As the men approached, I could hear them rasping out questions to the blackbird. Where are we taking him? What are we doing?
“Why did you undress him?” whispered Edgar. I wondered if he even remembered that it had been his drunken outrage over the honor of his sister that had set a man on his way to death. With every step he looked more the boy.
“Are you embarrassed by his flesh?” Sebastien asked. “Do you long to touch it?”
“No.”
“Don’t ask questions. I made him to look like a nigger so that he would be recognized as a nigger when they find him. There should be no confusion. In fact…” He stopped the procession on the other side of the two oaks that shaded me and Anna Marie. She bit at the hand that muted her.
“Put him down and roll him in the dirt,” Sebastien said. “Yes, like that. Now step on his hands. Step on them! Grind them into the dirt, break off those nails. We cannot have him looking like a man who belongs in our drawing rooms, can we?”
One of the men quietly vomited at the base of one of the trees, not five feet from my boot. Anna Marie reached out to touch him, to help him, but I held her back. She bit the flesh of my thumb and I swallowed a shout.
“Don’t get your nastiness on the General. Or his wife. How do you do, Mrs. Hood?”
Sebastien looked straight at us and I released Anna Marie. She glared but said nothing.
“You’ve been watching for quite a while, General. We are not trained soldiers, but we do the best we can. I would have thought you’d help, but I suppose you had something more interesting on your hands there.” He winked.
“Let him go.” I surprised myself, but only for a moment.
“Oh, General, you can do better than that. I know you don’t mean what you say, or you would have come out of the trees.”
He kicked his prisoner hard between the legs.
“But really, wouldn’t you like a lick? These niggers hate you, you know. You, General Hood. They always did.”
I said nothing.
“No?” Sebastien smiled. “Next time, then. We’re off to see this one on his way.”
When they had gone, I escorted Anna Marie down the winding, crunching path, back through our wonder garden, past the statue of St. Joseph with his pleading hands, and on to the foyer door. Before she stepped through, Anna Marie stopped. I couldn’t read her face.
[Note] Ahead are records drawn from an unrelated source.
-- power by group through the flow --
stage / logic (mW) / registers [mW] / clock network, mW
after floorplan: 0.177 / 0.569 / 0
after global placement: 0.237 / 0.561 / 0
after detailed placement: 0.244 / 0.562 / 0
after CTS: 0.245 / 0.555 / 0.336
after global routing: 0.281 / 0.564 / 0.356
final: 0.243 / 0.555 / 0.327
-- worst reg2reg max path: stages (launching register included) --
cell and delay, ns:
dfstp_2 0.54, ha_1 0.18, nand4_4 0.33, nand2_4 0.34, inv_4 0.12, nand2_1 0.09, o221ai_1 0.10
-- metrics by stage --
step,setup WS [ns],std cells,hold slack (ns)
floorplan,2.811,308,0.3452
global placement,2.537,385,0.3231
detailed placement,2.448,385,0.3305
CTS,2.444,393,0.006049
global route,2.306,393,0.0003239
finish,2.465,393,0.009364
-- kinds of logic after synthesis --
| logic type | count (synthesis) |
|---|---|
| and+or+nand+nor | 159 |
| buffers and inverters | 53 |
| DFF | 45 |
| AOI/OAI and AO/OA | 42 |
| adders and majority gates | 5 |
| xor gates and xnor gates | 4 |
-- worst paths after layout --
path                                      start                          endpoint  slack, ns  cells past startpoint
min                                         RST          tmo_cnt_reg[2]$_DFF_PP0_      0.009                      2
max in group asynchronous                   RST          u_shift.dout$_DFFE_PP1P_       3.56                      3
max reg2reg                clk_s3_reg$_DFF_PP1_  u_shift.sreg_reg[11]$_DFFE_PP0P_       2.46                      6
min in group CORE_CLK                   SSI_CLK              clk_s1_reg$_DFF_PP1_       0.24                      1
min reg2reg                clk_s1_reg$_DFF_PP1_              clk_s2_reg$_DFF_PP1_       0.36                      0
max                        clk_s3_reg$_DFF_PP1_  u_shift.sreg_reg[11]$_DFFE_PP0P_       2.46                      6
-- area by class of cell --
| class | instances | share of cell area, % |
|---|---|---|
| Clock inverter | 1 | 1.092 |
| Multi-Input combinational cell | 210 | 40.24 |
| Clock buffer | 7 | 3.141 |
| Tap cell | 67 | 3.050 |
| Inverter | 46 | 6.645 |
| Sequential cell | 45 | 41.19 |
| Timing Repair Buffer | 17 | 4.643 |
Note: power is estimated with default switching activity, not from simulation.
“You will not silence me again.”
Then she disappeared into the warm light and across the soft carpets. I didn’t follow her, I assumed she wanted to go home without me. I was once more the cripple and erstwhile general of the late Confederate Army, alone. My head pounded, my good leg felt weak.
I sat in the garden long after the last light, whispering awkward prayers to the stony-faced Joseph.
CHAPTER 9
Anna Marie Hood
I am walking about the house now, the fever has receded, and yet I feel every bit a hundred years old. My marriage is a thousand years old. I struggle to remember the clothes I wore before meeting the General, the books I read, the things I ate, the people I knew. I carry a rag with me at all times now when on
ce I might have carried a fan painted with pelicans. Noses must be wiped, blood stanched from scrapes, milk sopped from the floor, urine mopped off trembling legs. The midwife laughs at me. She is still here, her name is Hammoloketh, or Ham. Hammie. She follows me from room to room, sighing and sputtering as if I’m pulling her by a harness. She doesn’t leave though I’ve told her she should. I want her to leave, but she says she is well paid by Rintrah only while she is here, and that my little criminal friend has made it perfectly clear she is to stay, so unless I can muster the strength to toss her out, here she stays. John doesn’t notice her, never speaks to her. I talk to myself and pick at the holes in the settee where John has forgotten his cigars. I talk to my dead mother, I tell her she should have told me what this would be like, the casting forth of children, the creation of our own army of grabbers and wailers. I would do it again, of course, but I would have liked to have known. I might have learned to stay out of John’s bed, at least a little more often. I would have been prepared for the isolation, the monasticism of motherhood, and not been forced to learn about it while listening to the screams and fending off the tugging hands. I say this to my dead mother, though I know I am actually saying it to Ham, who smiles and chuckles and waves her rosary at me as if fending me off. I do not know if she has children and I have not asked.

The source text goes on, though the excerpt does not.